> Goal of the exercise
Lines below containing the word "frameCountHigh" should be copied out.

○ ○ ○

File: config.mk
export PLATFORM = sky130hd
export DESIGN_NAME = fcg_top
export DESIGN_NICKNAME = d
export VERILOG_FILES = /design/src/hw/fcg_err_counter.v /design/src/hw/fcg_payload_src.v /design/src/hw/fcg_top.v
export VERILOG_INCLUDE_DIRS = /design/src /design/src/hw
export SDC_FILE = /design/constraint.sdc
export NUM_CORES = 1
export LEC_CHECK = 0
export BUFFER_PORTS_ARGS = -buffer_cell sky130_fd_sc_hd__buf_2
export CORE_ASPECT_RATIO = 0.8
export CORE_MARGIN = 10
export CORE_UTILIZATION = 57
export CTS_CLUSTER_DIAMETER = 100
export DETAILED_ROUTE_END_ITERATION = 8
export GPL_ROUTABILITY_DRIVEN = 0
export PLACE_DENSITY_LB_ADDON = 0.1
export SLEW_MARGIN = 20
export SYNTH_ARGS = -nofsm -noshare
export SYNTH_HDL_FRONTEND = slang
export SYNTH_SLANG_ARGS = --single-unit
File: constraint.sdc
create_clock -name clk -period 3.5 [get_ports clk]
set_input_delay 0.7 -clock clk [delete_from_list [all_inputs] [get_ports clk]]
set_output_delay 0.7 -clock clk [all_outputs]
set_load 0.01 [all_outputs]
File: src/hw/fcg_defs.vh
// Shared constants of the frame checker copies and the frame generator.
// Assumes a 200 MHz diagnostic clock and the PHY management address map.
`ifndef FCG_DEFS_VH
`define FCG_DEFS_VH

// Management register addresses.
`define FCG_A_RXERR       16'h0014
`define FCG_A_ODD_PRE     16'h9412
`define FCG_A_DRIBBLE     16'h9413
`define FCG_A_FALSE_CAR   16'h9414
`define FCG_A_GEN_EN      16'h9415
`define FCG_A_CTRL        16'h9416
`define FCG_A_CONT        16'h9417
`define FCG_A_IRQ_EN      16'h9418
`define FCG_A_FRM_LEN     16'h941A
`define FCG_A_IFG         16'h941B
`define FCG_A_NFRM_H      16'h941C
`define FCG_A_NFRM_L      16'h941D
`define FCG_A_DONE        16'h941E

// Field positions and reset values.
`define FCG_RESTART_BIT   3
`define FCG_PAT_MSB       2
`define FCG_RST_PAT       3'h1
`define FCG_RST_NFRM_H    16'h0000
`define FCG_RST_NFRM_L    16'h0100
`define FCG_RST_FRM_LEN   16'h006B
`define FCG_RST_IFG       8'h0C

// Payload pattern codes.
`define FCG_PAT_STOP      3'h0
`define FCG_PAT_RAND      3'h1
`define FCG_PAT_ZERO      3'h2
`define FCG_PAT_ONES      3'h3
`define FCG_PAT_ALT55     3'h4
`define FCG_PAT_DECR      3'h5

// Frame layout in bytes.
`define FCG_PRE_BYTES     4'h8
`define FCG_HDR_LAST      16'h000D
`define FCG_FCS_LAST      16'h0003

// Byte times and the clock period in ns.
`define FCG_CLK_NS        5
`define FCG_BYTE_NS_100   80
`define FCG_BYTE_NS_10    800
`define FCG_BYTE_CYC_100  (`FCG_BYTE_NS_100 / `FCG_CLK_NS)
`define FCG_BYTE_CYC_10   (`FCG_BYTE_NS_10 / `FCG_CLK_NS)

`endif

File: src/hw/fcg_err_counter.v
// One frame checker event counter with a latched readable copy.
// Assumes the event pulse comes from receive logic on the same clock.
module fcg_err_counter #(
    parameter WIDTH = 16
) (
    input  wire             clk,
    input  wire             rst_n,
    input  wire             countEvt,
    input  wire             latch,
    output reg  [WIDTH-1:0] latched
);
    reg [WIDTH-1:0] live;

    // The live count wraps; only the copy is visible to software.
    always @(posedge clk or negedge rst_n) begin
        if (!rst_n) begin
            live    <= {WIDTH{1'b0}};
            latched <= {WIDTH{1'b0}};
        end else begin
            if (countEvt) begin
                live <= live + {{(WIDTH-1){1'b0}}, 1'b1};
            end
            if (latch) begin
                latched <= live;
            end
        end
    end
endmodule // fcg_err_counter

File: src/hw/fcg_payload_src.v
// Payload byte source of the frame generator.
// Assumes frameStart precedes the first payload byte of each frame.
`include "fcg_defs.vh"
module fcg_payload_src (
    input  wire       clk,
    input  wire       rst_n,
    input  wire [2:0] pattern,
    input  wire       frameStart,
    input  wire       advance,
    output reg  [7:0] payloadByte
);
    reg [15:0] lfsr;
    reg [7:0]  decr;

    // A 16-bit maximal LFSR; its seed only needs to be non-zero.
    always @(posedge clk or negedge rst_n) begin
        if (!rst_n) begin
            lfsr <= 16'hACE1;
            decr <= 8'hFF;
        end else begin
            if (frameStart) begin
                decr <= 8'hFF;
            end else if (advance) begin
                decr <= decr - 8'h01;
            end
            if (advance) begin
                lfsr <= {lfsr[14:0],
                         lfsr[15] ^ lfsr[13] ^ lfsr[12] ^ lfsr[10]};
            end
        end
    end

    always @* begin
        case (pattern)
            `FCG_PAT_RAND:  payloadByte = lfsr[7:0];
            `FCG_PAT_ZERO:  payloadByte = 8'h00;
            `FCG_PAT_ONES:  payloadByte = 8'hFF;
            `FCG_PAT_ALT55: payloadByte = 8'h55;
            `FCG_PAT_DECR:  payloadByte = decr;
            default:        payloadByte = 8'h00;
        endcase
    end
endmodule // fcg_payload_src

File: src/hw/fcg_top.v
// Frame checker latched copies and built-in frame generator of the PHY.
// Assumes management strobes and receive events on the diagnostic clock.
//
// Functional notes
// - Count odd preamble frames in 100 Mbit mode.
// - Receive error counter read snapshots all copies.
// - Count dribble frames in 10 Mbit mode.
// - Count entries into bad start delimiter state.
// - Copies are 16-bit read-only, reset zero.
// - Enabled generator replaces MAC transmit data.
// - Restart bit restarts generator and self-clears.
// - Pattern field selects payload byte source.
// - Pattern zero: finish frame, then stop.
// - Continuous mode ignores frame count forever.
// - Burst mode sends programmed frames then stops.
// - Interrupt enable raises event on burst end.
// - Event reported as status bit seven outside.
// - 32-bit frame count loads on enable/restart.
// - Done flag set on burst end, read-cleared.
// - Frame is data field plus 18 bytes.
`include "fcg_defs.vh"
module fcg_top #(
    parameter [47:0] SRC_ADDR = 48'h02_00_00_00_00_01,
    parameter [47:0] DST_ADDR = 48'hFF_FF_FF_FF_FF_FF
) (
    input  wire        clk,
    input  wire        rst_n,
    input  wire        speed100,
    input  wire        diagClkEn,
    input  wire        oddPreambleEvt,
    input  wire        dribbleEvt,
    input  wire        falseCarrierEvt,
    input  wire        macTxEn,
    input  wire [7:0]  macTxData,
    input  wire [15:0] mgmtAddr,
    input  wire        mgmtWrite,
    input  wire        mgmtRead,
    input  wire [15:0] mgmtWdata,
    output reg  [15:0] mgmtRdata,
    output reg         mgmtRdValid,
    output reg         phyTxEn,
    output reg  [7:0]  phyTxData,
    output reg         fgIrqEvent
);
    localparam ST_IDLE = 3'h0;
    localparam ST_PRE  = 3'h1;
    localparam ST_HDR  = 3'h2;
    localparam ST_DATA = 3'h3;
    localparam ST_FCS  = 3'h4;
    localparam ST_GAP  = 3'h5;

    localparam integer CYC100 = `FCG_BYTE_CYC_100;
    localparam integer CYC10  = `FCG_BYTE_CYC_10;

    // Register select codes shared by read and write decoding.
    localparam [3:0] R_NONE  = 4'h0;
    localparam [3:0] R_ODD   = 4'h1;
    localparam [3:0] R_DRIB  = 4'h2;
    localparam [3:0] R_FCAR  = 4'h3;
    localparam [3:0] R_EN    = 4'h4;
    localparam [3:0] R_CTRL  = 4'h5;
    localparam [3:0] R_CONT  = 4'h6;
    localparam [3:0] R_IRQ   = 4'h7;
    localparam [3:0] R_LEN   = 4'h8;
    localparam [3:0] R_IFG   = 4'h9;
    localparam [3:0] R_NFH   = 4'hA;
    localparam [3:0] R_NFL   = 4'hB;
    localparam [3:0] R_DONE  = 4'hC;

    function [3:0] regSel;
        input [15:0] a;
        begin
            if (a == `FCG_A_ODD_PRE) regSel = R_ODD;
            else if (a == `FCG_A_DRIBBLE) regSel = R_DRIB;
            else if (a == `FCG_A_FALSE_CAR) regSel = R_FCAR;
            else if (a == `FCG_A_GEN_EN) regSel = R_EN;
            else if (a == `FCG_A_CTRL) regSel = R_CTRL;
            else if (a == `FCG_A_CONT) regSel = R_CONT;
            else if (a == `FCG_A_IRQ_EN) regSel = R_IRQ;
            else if (a == `FCG_A_FRM_LEN) regSel = R_LEN;
            else if (a == `FCG_A_IFG) regSel = R_IFG;
            else if (a == `FCG_A_NFRM_H) regSel = R_NFH;
            else if (a == `FCG_A_NFRM_L) regSel = R_NFL;
            else if (a == `FCG_A_DONE) regSel = R_DONE;
            else regSel = R_NONE;
        end
    endfunction

    // Reflected Ethernet CRC-32, one byte at a time.
    function [31:0] crcByte;
        input [31:0] c;
        input [7:0]  d;
        integer i;
        reg [31:0] r;
        begin
            r = c;
            for (i = 0; i < 8; i = i + 1) begin
                if (r[0] ^ d[i]) r = (r >> 1) ^ 32'hEDB88320;
                else r = r >> 1;
            end
            crcByte = r;
        end
    endfunction

    wire [3:0] wrSel = mgmtWrite ? regSel(mgmtAddr) : R_NONE;
    wire [3:0] rdSel = mgmtRead ? regSel(mgmtAddr) : R_NONE;

    // Software registers.
    reg        generatorEnable;
    reg [2:0]  payloadPatternSelect;
    reg        continuousModeSelect;
    reg        generatorIrqEnable;
    reg [15:0] dataFieldLength;
    reg [7:0]  gapLength;
    reg [15:0] frameCountHigh;
    reg [15:0] frameCountLow;
    reg        burstDoneFlag;

    // Generator state.
    reg [2:0]  state;
    reg [15:0] idx;
    reg [31:0] framesLeft;
    reg        active;
    reg [31:0] crc;
    reg        genEn;
    reg [7:0]  genData;
    reg [7:0]  byteCnt;
    reg        byteTick;
    reg [7:0]  hdrByte;

    // Checker copies.
    wire        rxErrRead = mgmtRead && (mgmtAddr == `FCG_A_RXERR);
    wire [2:0]  evtVec;
    wire [47:0] copies;

    assign evtVec[0] = oddPreambleEvt & speed100;
    assign evtVec[1] = dribbleEvt & ~speed100;
    assign evtVec[2] = falseCarrierEvt;

    genvar g;
    generate
        for (g = 0; g < 3; g = g + 1) begin : gCopy
            fcg_err_counter #(
                .WIDTH (16)
            ) uCnt (
                .clk      (clk),
                .rst_n    (rst_n),
                .countEvt (evtVec[g]),
                .latch    (rxErrRead),
                .latched  (copies[16*g+15:16*g])
            );
        end
    endgenerate

    // A write that turns the enable on, or a restart, reloads the burst.
    wire enRise = (wrSel == R_EN) && mgmtWdata[0] && !generatorEnable;
    wire restartReq = (wrSel == R_CTRL) && mgmtWdata[`FCG_RESTART_BIT];
    wire loadBurst = enRise || restartReq;

    // The generator advances only on byte ticks while the clock is gated on.
    wire step = byteTick && diagClkEn && generatorEnable;
    wire frameStart = step && (state == ST_IDLE) && active &&
                      (payloadPatternSelect != `FCG_PAT_STOP) &&
                      (continuousModeSelect || (framesLeft != 32'h0));
    wire payAdvance = step && (state == ST_DATA);
    wire burstEnd = step && (state == ST_IDLE) && active &&
                    !continuousModeSelect && (framesLeft == 32'h0);
    wire [7:0] payloadByte;

    fcg_payload_src uPay (
        .clk         (clk),
        .rst_n       (rst_n),
        .pattern     (payloadPatternSelect),
        .frameStart  (frameStart),
        .advance     (payAdvance),
        .payloadByte (payloadByte)
    );

    // Byte-rate enable for the selected line speed.
    always @(posedge clk or negedge rst_n) begin
        if (!rst_n) begin
            byteCnt  <= 8'h00;
            byteTick <= 1'b0;
        end else if (byteCnt == 8'h00) begin
            byteCnt  <= (speed100 ? CYC100[7:0] : CYC10[7:0]) - 8'h01;
            byteTick <= 1'b1;
        end else begin
            byteCnt  <= byteCnt - 8'h01;
            byteTick <= 1'b0;
        end
    end

    // Register writes and the read-cleared done flag.
    always @(posedge clk or negedge rst_n) begin
        if (!rst_n) begin
            generatorEnable      <= 1'b0;
            payloadPatternSelect <= `FCG_RST_PAT;
            continuousModeSelect <= 1'b0;
            generatorIrqEnable   <= 1'b0;
            dataFieldLength      <= `FCG_RST_FRM_LEN;
            gapLength            <= `FCG_RST_IFG;
            frameCountHigh       <= `FCG_RST_NFRM_H;
            frameCountLow        <= `FCG_RST_NFRM_L;
            burstDoneFlag        <= 1'b0;
        end else begin
            if (wrSel == R_EN) generatorEnable <= mgmtWdata[0];
            if (wrSel == R_CTRL) begin
                payloadPatternSelect <= mgmtWdata[`FCG_PAT_MSB:0];
            end
            if (wrSel == R_CONT) continuousModeSelect <= mgmtWdata[0];
            if (wrSel == R_IRQ) generatorIrqEnable <= mgmtWdata[0];
            if (wrSel == R_LEN) dataFieldLength <= mgmtWdata;
            if (wrSel == R_IFG) gapLength <= mgmtWdata[7:0];
            if (wrSel == R_NFH) frameCountHigh <= mgmtWdata;
            if (wrSel == R_NFL) frameCountLow <= mgmtWdata;
            // Completion in the same cycle as the clearing read wins.
            if (burstEnd) begin
                burstDoneFlag <= 1'b1;
            end else if (rdSel == R_DONE) begin
                burstDoneFlag <= 1'b0;
            end
        end
    end

    // Register reads answer one cycle after the strobe; others read zero.
    always @(posedge clk or negedge rst_n) begin
        if (!rst_n) begin
            mgmtRdata   <= 16'h0000;
            mgmtRdValid <= 1'b0;
        end else begin
            mgmtRdValid <= mgmtRead;
            if (rdSel == R_ODD) mgmtRdata <= copies[15:0];
            else if (rdSel == R_DRIB) mgmtRdata <= copies[31:16];
            else if (rdSel == R_FCAR) mgmtRdata <= copies[47:32];
            else if (rdSel == R_EN) mgmtRdata <= {15'h0000, generatorEnable};
            // Restart always reads back as zero since it clears itself.
            else if (rdSel == R_CTRL) begin
                mgmtRdata <= {13'h0000, payloadPatternSelect};
            end
            else if (rdSel == R_CONT) begin
                mgmtRdata <= {15'h0000, continuousModeSelect};
            end
            else if (rdSel == R_IRQ) begin
                mgmtRdata <= {15'h0000, generatorIrqEnable};
            end
            else if (rdSel == R_LEN) mgmtRdata <= dataFieldLength;
            else if (rdSel == R_IFG) mgmtRdata <= {8'h00, gapLength};
            else if (rdSel == R_NFH) mgmtRdata <= frameCountHigh;
            else if (rdSel == R_NFL) mgmtRdata <= frameCountLow;
            else if (rdSel == R_DONE) mgmtRdata <= {15'h0000, burstDoneFlag};
            else mgmtRdata <= 16'h0000;
        end
    end

    // Frame generator sequence.
    always @(posedge clk or negedge rst_n) begin
        if (!rst_n) begin
            state      <= ST_IDLE;
            idx        <= 16'h0000;
            framesLeft <= 32'h0000_0000;
            active     <= 1'b0;
            crc        <= 32'hFFFF_FFFF;
            genEn      <= 1'b0;
            genData    <= 8'h00;
        end else if (!generatorEnable || loadBurst) begin
            // Disabling aborts at once; restart begins a fresh burst.
            state  <= ST_IDLE;
            idx    <= 16'h0000;
            genEn  <= 1'b0;
            active <= loadBurst;
            if (loadBurst) begin
                framesLeft <= {frameCountHigh, frameCountLow};
            end
        end else if (step) begin
            case (state)
                ST_IDLE: begin
                    genEn <= 1'b0;
                    if (burstEnd) begin
                        active <= 1'b0;
                    end else if (frameStart) begin
                        state   <= ST_PRE;
                        idx     <= 16'h0001;
                        genEn   <= 1'b1;
                        genData <= 8'h55;
                    end
                end
                ST_PRE: begin
                    if (idx == {12'h000, `FCG_PRE_BYTES - 4'h1}) begin
                        genData <= 8'hD5;
                        state   <= ST_HDR;
                        idx     <= 16'h0000;
                        crc     <= 32'hFFFF_FFFF;
                    end else begin
                        genData <= 8'h55;
                        idx     <= idx + 16'h0001;
                    end
                end
                ST_HDR: begin
                    // Addresses and length field: 14 of the 18 extra bytes.
                    genData <= hdrByte;
                    crc     <= crcByte(crc, hdrByte);
                    if (idx == `FCG_HDR_LAST) begin
                        idx   <= 16'h0000;
                        state <= (dataFieldLength == 16'h0000) ?
                                 ST_FCS : ST_DATA;
                    end else begin
                        idx <= idx + 16'h0001;
                    end
                end
                ST_DATA: begin
                    genData <= payloadByte;
                    crc     <= crcByte(crc, payloadByte);
                    if (idx == dataFieldLength - 16'h0001) begin
                        idx   <= 16'h0000;
                        state <= ST_FCS;
                    end else begin
                        idx <= idx + 16'h0001;
                    end
                end
                ST_FCS: begin
                    genData <= ~crc[8*idx[1:0] +: 8];
                    if (idx == `FCG_FCS_LAST) begin
                        idx   <= 16'h0000;
                        state <= ST_GAP;
                        if (!continuousModeSelect) begin
                            framesLeft <= framesLeft - 32'h1;
                        end
                    end else begin
                        idx <= idx + 16'h0001;
                    end
                end
                ST_GAP: begin
                    genEn <= 1'b0;
                    if (idx + 16'h0001 >= {8'h00, gapLength}) begin
                        // Back to idle; continuous mode never ends a burst.
                        state <= ST_IDLE;
                        idx   <= 16'h0000;
                    end else begin
                        idx <= idx + 16'h0001;
                    end
                end
                default: begin
                    state <= ST_IDLE;
                    genEn <= 1'b0;
                end
            endcase
        end
    end

    // Header byte for the current index: destination, source, length.
    always @* begin
        if (idx < 16'h0006) begin
            hdrByte = DST_ADDR[8*(5-idx[2:0]) +: 8];
        end else if (idx < 16'h000C) begin
            hdrByte = SRC_ADDR[8*(11-idx[3:0]) +: 8];
        end else if (idx == 16'h000C) begin
            hdrByte = dataFieldLength[15:8];
        end else begin
            hdrByte = dataFieldLength[7:0];
        end
    end

    // Transmit source select and the completion event.
    always @(posedge clk or negedge rst_n) begin
        if (!rst_n) begin
            phyTxEn    <= 1'b0;
            phyTxData  <= 8'h00;
            fgIrqEvent <= 1'b0;
        end else begin
            if (generatorEnable) begin
                phyTxEn   <= genEn;
                phyTxData <= genData;
            end else begin
                phyTxEn   <= macTxEn;
                phyTxData <= macTxData;
            end
            // The status bit and its mask live in the interrupt block.
            fgIrqEvent <= burstEnd && generatorIrqEnable;
        end
    end
endmodule // fcg_top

○ ○ ○

> Solution to this exercise
    reg [15:0] frameCountHigh;
            frameCountHigh       <= `FCG_RST_NFRM_H;
            if (wrSel == R_NFH) frameCountHigh <= mgmtWdata;
            else if (rdSel == R_NFH) mgmtRdata <= frameCountHigh;
                framesLeft <= {frameCountHigh, frameCountLow};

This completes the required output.